**WHAT TO DO:** Instruction for the data below: set down exactly the lines from the line with "assign pd_sum = sample_t'(rd_amp_a_i)" to the line with "cells_and_area,syn_to_final_growth,25.8,%", inclusive, and no others.

**DATASET ENTRIES:**
--- START ---

### config.mk
export PLATFORM = sky130hd
export DESIGN_NAME = pd_shaper
export DESIGN_NICKNAME = d
export VERILOG_FILES = /design/src/rtl/radio_pd_pkg.sv /design/src/rtl/pd_shaper.sv
export SDC_FILE = /design/constraint.sdc
export NUM_CORES = 1
export LEC_CHECK = 0
export ABC_AREA = 1
export BUFFER_PORTS_ARGS = -buffer_cell sky130_fd_sc_hd__buf_2
export CAP_MARGIN = 15
export CORE_AREA = 3 3 98 100
export DETAILED_ROUTE_END_ITERATION = 8
export DIE_AREA = 0 0 101 103
export GPL_TIMING_DRIVEN = 0
export PLACE_DENSITY = 0.8
export SYNTH_ARGS = -nofsm -noshare
export SYNTH_HDL_FRONTEND = slang
export SYNTH_SLANG_ARGS = --single-unit
export TNS_END_PERCENT = 100
### constraint.sdc
create_clock -name clk_ad9866 -period 3.5 [get_ports clk_ad9866]
set_clock_uncertainty 0.1 [all_clocks]
set_input_delay 0.35 -clock clk_ad9866 [delete_from_list [all_inputs] [get_ports clk_ad9866]]
set_output_delay 0.35 -clock clk_ad9866 [all_outputs]
set_load 0.01 [all_outputs]
### src/rtl/radio_pd_pkg.sv
`default_nettype none

package radio_pd_pkg;

  // ----------------------------------------------------------------------
  // Datapath widths
  // ----------------------------------------------------------------------

  // TX I or Q sample, CORDIC output already scaled down
  typedef logic signed [15:0] sample_t;

  // One correction table entry, signed
  typedef logic signed [12:0] lut_val_t;

  // Word to the 12-bit DAC
  typedef logic [11:0] dac_t;

  // ----------------------------------------------------------------------
  // Command slave port
  // ----------------------------------------------------------------------

  // Command address
  typedef logic [5:0] cmd_addr_t;

  // Command data, also used for the audio stream word
  typedef logic [31:0] cmd_data_t;

  // Predistortion mode, taken from command data bits 17..16
  // Reserved codes fall back to the plain sample
  typedef enum logic [1:0] {
    PD_OFF  = 2'd0,
    PD_ON   = 2'd1,
    PD_RSV2 = 2'd2,
    PD_RSV3 = 2'd3
  } pd_mode_e;

  // Predistortion control command
  localparam cmd_addr_t CMD_ADDR_PD = 6'h2b;

  // Sub-index in data bits 31..24 that selects the mode update
  localparam logic [7:0] PD_SUBINDEX = 8'h00;

  // ----------------------------------------------------------------------
  // Timing
  // ----------------------------------------------------------------------

  // Cycles from a TX sample to its DAC word, same in every mode
  localparam int PD_LATENCY = 3;

endpackage

`default_nettype wire

### src/rtl/pd_shaper.sv
`default_nettype none

module pd_shaper #(
  parameter int LUT_ADDR_W = 12
) (
  input  wire                         clk_ad9866,
  input  wire                         rst_n_i,

  // Mode from the control decoder
  input  wire radio_pd_pkg::pd_mode_e pd_mode_i,

  // TX samples, one pair every cycle
  input  wire radio_pd_pkg::sample_t  tx_i_i,
  input  wire radio_pd_pkg::sample_t  tx_q_i,

  // Table lookup addresses
  output logic [LUT_ADDR_W-1:0]       rd_amp_a_addr_o,
  output logic [LUT_ADDR_W-1:0]       rd_amp_b_addr_o,
  output logic [LUT_ADDR_W-1:0]       rd_phase_addr_o,

  // Table entries, one cycle after the addresses
  input  wire radio_pd_pkg::lut_val_t rd_amp_a_i,
  input  wire radio_pd_pkg::lut_val_t rd_amp_b_i,
  input  wire radio_pd_pkg::lut_val_t rd_phase_i,

  // DAC word
  output radio_pd_pkg::dac_t          tx_data_dac_o
);

  import radio_pd_pkg::*;

  // Stage 1 registers
  sample_t i_s1;
  sample_t q_s1;
  sample_t sum_s1;

  // sqrt2 approximation of the stage 1 sum
  sample_t sum_rt2;

  // Plain path, second delay to match the table read
  dac_t    plain_s2;

  // Combined correction, 16-bit wrapping
  sample_t pd_sum;

  // ----------------------------------------------------------------------
  // Stage 1: register I, Q and I+Q
  // ----------------------------------------------------------------------

  always_ff @(posedge clk_ad9866 or negedge rst_n_i) begin
    if (!rst_n_i) begin
      i_s1   <= '0;
      q_s1   <= '0;
      sum_s1 <= '0;
    end else begin
      i_s1   <= tx_i_i;
      q_s1   <= tx_q_i;
      // Wraps at 16 bits like the sample itself
      sum_s1 <= sample_t'(tx_i_i + tx_q_i);
    end
  end

  // ----------------------------------------------------------------------
  // Stage 2: sqrt2 approximation and table addressing
  // ----------------------------------------------------------------------

  // S * (1 + 1/4 + 1/8 + 1/32) ~ S * 1.406
  // Residual error is folded into the phase table contents
  assign sum_rt2 = sum_s1 + (sum_s1 >>> 2) + (sum_s1 >>> 3) + (sum_s1 >>> 5);

  // Low bits of signed samples index the tables directly
  assign rd_amp_a_addr_o = i_s1[LUT_ADDR_W-1:0];
  assign rd_amp_b_addr_o = q_s1[LUT_ADDR_W-1:0];

  // Phase index drops bit 0, i.e. (I+Q)/sqrt2 with a halved range
  assign rd_phase_addr_o = sum_rt2[LUT_ADDR_W:1];

  // Plain word waits here while the tables are read
  always_ff @(posedge clk_ad9866 or negedge rst_n_i) begin
    if (!rst_n_i) begin
      plain_s2 <= '0;
    end else begin
      plain_s2 <= i_s1[11:0];
    end
  end

  // ----------------------------------------------------------------------
  // Stage 3: combine and select
  // ----------------------------------------------------------------------

  // amp(I) - amp(Q) + phase(R), entries sign extended to 16 bits
  assign pd_sum = sample_t'(rd_amp_a_i) - sample_t'(rd_amp_b_i) + sample_t'(rd_phase_i);

  // Reserved modes behave as off
  always_ff @(posedge clk_ad9866 or negedge rst_n_i) begin
    if (!rst_n_i) begin
      tx_data_dac_o <= '0;
    end else begin
      case (pd_mode_i)
        PD_ON:   tx_data_dac_o <= pd_sum[11:0];
        default: tx_data_dac_o <= plain_s2;
      endcase
    end
  end

  // Known samples for the whole pipeline depth give a known DAC word
  a_dac_known : assert property (
    @(posedge clk_ad9866) disable iff (!rst_n_i)
    (!$isunknown({tx_i_i, tx_q_i}))[*PD_LATENCY] |=> !$isunknown(tx_data_dac_o)
  ) else $error("pd_shaper: DAC word unknown with known samples");

endmodule

`default_nettype wire

==> flow_summary_export.csv <==
group,metric,value,unit
detailed_routing,drc_errors,0,
worst_setup_path,slowest_delay,550,ps
die,start_util,0.544,
die,fp-row-count,34,
worst_setup_path,arrival,3030,ps
cells_and_area,antenna_cells,0,
timing,timing.fmax,287,MHz
detailed_routing,drt-pass1-iter-count,4,
synthesis,yosys_register_bits,64,
place,place_ws,120,ps
power,peakVddDrop,0.704,mV
synthesis,synth_area_leaders,"dfrtp_1, fa_1, nand2_1",
grt,track_usage,0.225,
grt,overflow,0,
clock_network,cts_tree,"built",
place,hpwl,8970,microns
timing,slew_headroom,0.562,
timing,fin_ws,15.5,ps
timing,post-route-min-period,3480,ps
grt,antenna_found_initial,0,
power,p_int,2.86,mW
die,die_width,101,microns
timing,period_share,0.996,
synthesis,synth_cells,579,
clock_network,cts_num_sinks,64,
grt,grt_pass1_vias,4234,
synthesis,ys_async_sr_fraction,1.00,
timing,rsz0062_at_grt,"yes",
clock_network,insertion_delay,330,ps
synthesis,syn_area_per_cell,8.23,sq um
run_status,status,"finished, final reports clean",
worst_setup_path,cp_max_fo,6,
synthesis,synth_top_area_cell,"dfrtp_1",
worst_setup_path,critPathBufInv,3,
cells_and_area,syn_to_final_growth,25.8,%
worst_setup_path,critical_path.cell_chain,"inv_2, fa_1, fa_1, inv_1, ha_4, a21oi_2, nand2_1, nand2_1, nand2_2, nand2_2, nand2_1, nand2_1, nand2_1, buf_2",
power,leakage,3.37,nW
synthesis,yosysMostFrequentCell,"nand2_1",
detailed_routing,vias,4098,
power,clockPowerShare,0.142,
synthesis,synth-main-ff-cell,"dfrtp_1",
clock_network,root_buffer,"clkbuf_8",
cells_and_area,layout-drive-gt1-share,0.265,
worst_hold_path,min_path_type,"input pin to flop",
timing,fin_hold_ws,34.7,ps
power,switching_share,0.471,
timing,maxSlewViolCount,0,
worst_setup_path,path_delay_family,"adder cells",
clock_network,numCtsBuffers,9,
synthesis,synth_cell_type_count,29,
detailed_routing,drtIter0Drc,144,
detailed_routing,drt-total-wl,11300,microns
clock_network,clk_path_buf_depth,2,
power,switching_power,2.55,mW
place,gp_congestion,0.902,
worst_setup_path,critPathRequiredTime,3050,ps
clock_network,path_clk_slew,70,ps
power,powerDensity,903,mW/mm^2
timing,setup_viol_count_final,0,
grt,grt_max_degree,38,
synthesis,synth-edff-count,0,
worst_setup_path,start_kind,"flop",
synthesis,seq_area_frac_synth,0.336,
synthesis,synth_top_cells_by_count,"nand2_1, inv_1, dfrtp_1",
power,p_comb_frac,0.701,
clock_network,cts_max_level,3,
timing,tightest_slew,657,ps
timing,hold_viol,0,
detailed_routing,ant_nets,0,
die,core,0.00876,sq mm
worst_setup_path,cp_common_cell,"nand2_1",
synthesis,yosysTopAreaCellShare,0.336,
synthesis,synthesis.nets,728,
power,seq_power_share,0.157,
cells_and_area,nets,866,
grt,grt_pass1_wl,18600,microns
die,die_y,103,microns
synthesis,syn_area,0.00476,sq mm
worst_setup_path,end_kind,"output port",
place,numPortBuffers,119,
die,die-area,0.0104,sq mm
worst_setup_path,path_class,"flop to output port",
die,boundaryPins,123,
detailed_routing,routedWlPerCell,13.6,microns
worst_setup_path,critPathSlowestCell,"fa_1",
detailed_routing,vias_per_cell,4.94,
synthesis,ys.warnings.count,0,
flow_run,maxCapViolCount,0,
cell families (layout without fill, tap and decap cells):
logic type,count (synthesis),count (layout),synth area share
compound gates,52,52,0.0614
xor+xnor,24,24,0.0441
fa+ha+maj,74,74,0.251
buf+inv,136,279,0.107
flops,64,64,0.336
simple gates,229,229,0.200
cell type report:
class                      instances  area (sq um)
inverter                         135           512
fill                             698          2770
clock inverter                     7           119
clock buffer                       9           124
buffer                             1          5.00
tap                              108           135
sequential                        64          1600
multi-input combinational        379          2820
timing repair buffer             127           674
cells in the final DEF (no fill, tap or decap), drive strengths merged, types with 9 or more instances in the layout:
cell type / count
dfrtp: 64
fa: 36
ha: 38
nand2: 145
clkbuf: 9
xor2: 18
inv: 136
o21ai: 16
a21oi: 28
nand3: 37
buf: 127
nor2: 36
state kept, by name, summed over array words and instances (netlist names):
name	count
sum_s1	16
i_s1	12
plain_s2	12
q_s1	12
tx_data_dac_o	12
final timing paths:
path | cells past startpoint | slack (ps) | endpoint | from
worst min register to register | 0 | 280 | plain_s2[3] | i_s1[3]
min in group asynchronous | 2 | 470 | q_s1[8] | rst_n_i
worst max register to register | 2 | 2740 | tx_data_dac_o[7] | plain_s2[7]
max in group asynchronous | 3 | 2210 | i_s1[7] | rst_n_i
worst min-delay path | 1 | 30 | i_s1[5] | tx_i_i[5]
worst max-delay path | 14 | 20 | rd_phase_addr_o[11] | sum_s1[5]
layer usage:
metal,part of all wire,GRT usage
met5,0,0
met4,0.019,0.0481
met3,0.059,0.0426
met2,0.54,0.435
met1,0.38,0.258
through the flow:
stage	util	cell area (sq um)	total power, mW	TNS (ps)	std cells
2_1_floorplan	-	4760	3.01	0	579
3_3_place_gp	0.627	5500	3.85	0	806
3_5_place_dp	0.629	5520	3.93	0	807
4_1_cts	0.670	5870	4.95	-7.97	829
5_1_grt	0.684	5990	5.87	-392	830
6_report	0.684	5990	5.41	0	830
timing repair:
action                                  CTS  global route
endpoints found under the hold margin    27             0
endpoints found under the setup margin    8             8
buffers inserted                          5             1
resized for setup                        26            26
hold buffers                              1             0
pin swaps                                 5            22
gates cloned                              0             0
power by group through the flow:
stage	Clock, mW	Sequential, mW	Combinational [mW]
floorplan	0	0.867	2.14
global placement	0	0.855	3.00
detailed placement	0	0.858	3.07
CTS	0.780	0.848	3.33
global route	0.817	0.857	4.19
finish	0.768	0.851	3.79
Power figures use the tool's default switching activity.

--- END ---

**WRITTEN SOLUTION:**
  assign pd_sum = sample_t'(rd_amp_a_i) - sample_t'(rd_amp_b_i) + sample_t'(rd_phase_i);

  // Reserved modes behave as off
  always_ff @(posedge clk_ad9866 or negedge rst_n_i) begin
    if (!rst_n_i) begin
      tx_data_dac_o <= '0;
    end else begin
      case (pd_mode_i)
        PD_ON:   tx_data_dac_o <= pd_sum[11:0];
        default: tx_data_dac_o <= plain_s2;
      endcase
    end
  end

  // Known samples for the whole pipeline depth give a known DAC word
  a_dac_known : assert property (
    @(posedge clk_ad9866) disable iff (!rst_n_i)
    (!$isunknown({tx_i_i, tx_q_i}))[*PD_LATENCY] |=> !$isunknown(tx_data_dac_o)
  ) else $error("pd_shaper: DAC word unknown with known samples");

endmodule

`default_nettype wire

==> flow_summary_export.csv <==
group,metric,value,unit
detailed_routing,drc_errors,0,
worst_setup_path,slowest_delay,550,ps
die,start_util,0.544,
die,fp-row-count,34,
worst_setup_path,arrival,3030,ps
cells_and_area,antenna_cells,0,
timing,timing.fmax,287,MHz
detailed_routing,drt-pass1-iter-count,4,
synthesis,yosys_register_bits,64,
place,place_ws,120,ps
power,peakVddDrop,0.704,mV
synthesis,synth_area_leaders,"dfrtp_1, fa_1, nand2_1",
grt,track_usage,0.225,
grt,overflow,0,
clock_network,cts_tree,"built",
place,hpwl,8970,microns
timing,slew_headroom,0.562,
timing,fin_ws,15.5,ps
timing,post-route-min-period,3480,ps
grt,antenna_found_initial,0,
power,p_int,2.86,mW
die,die_width,101,microns
timing,period_share,0.996,
synthesis,synth_cells,579,
clock_network,cts_num_sinks,64,
grt,grt_pass1_vias,4234,
synthesis,ys_async_sr_fraction,1.00,
timing,rsz0062_at_grt,"yes",
clock_network,insertion_delay,330,ps
synthesis,syn_area_per_cell,8.23,sq um
run_status,status,"finished, final reports clean",
worst_setup_path,cp_max_fo,6,
synthesis,synth_top_area_cell,"dfrtp_1",
worst_setup_path,critPathBufInv,3,
cells_and_area,syn_to_final_growth,25.8,%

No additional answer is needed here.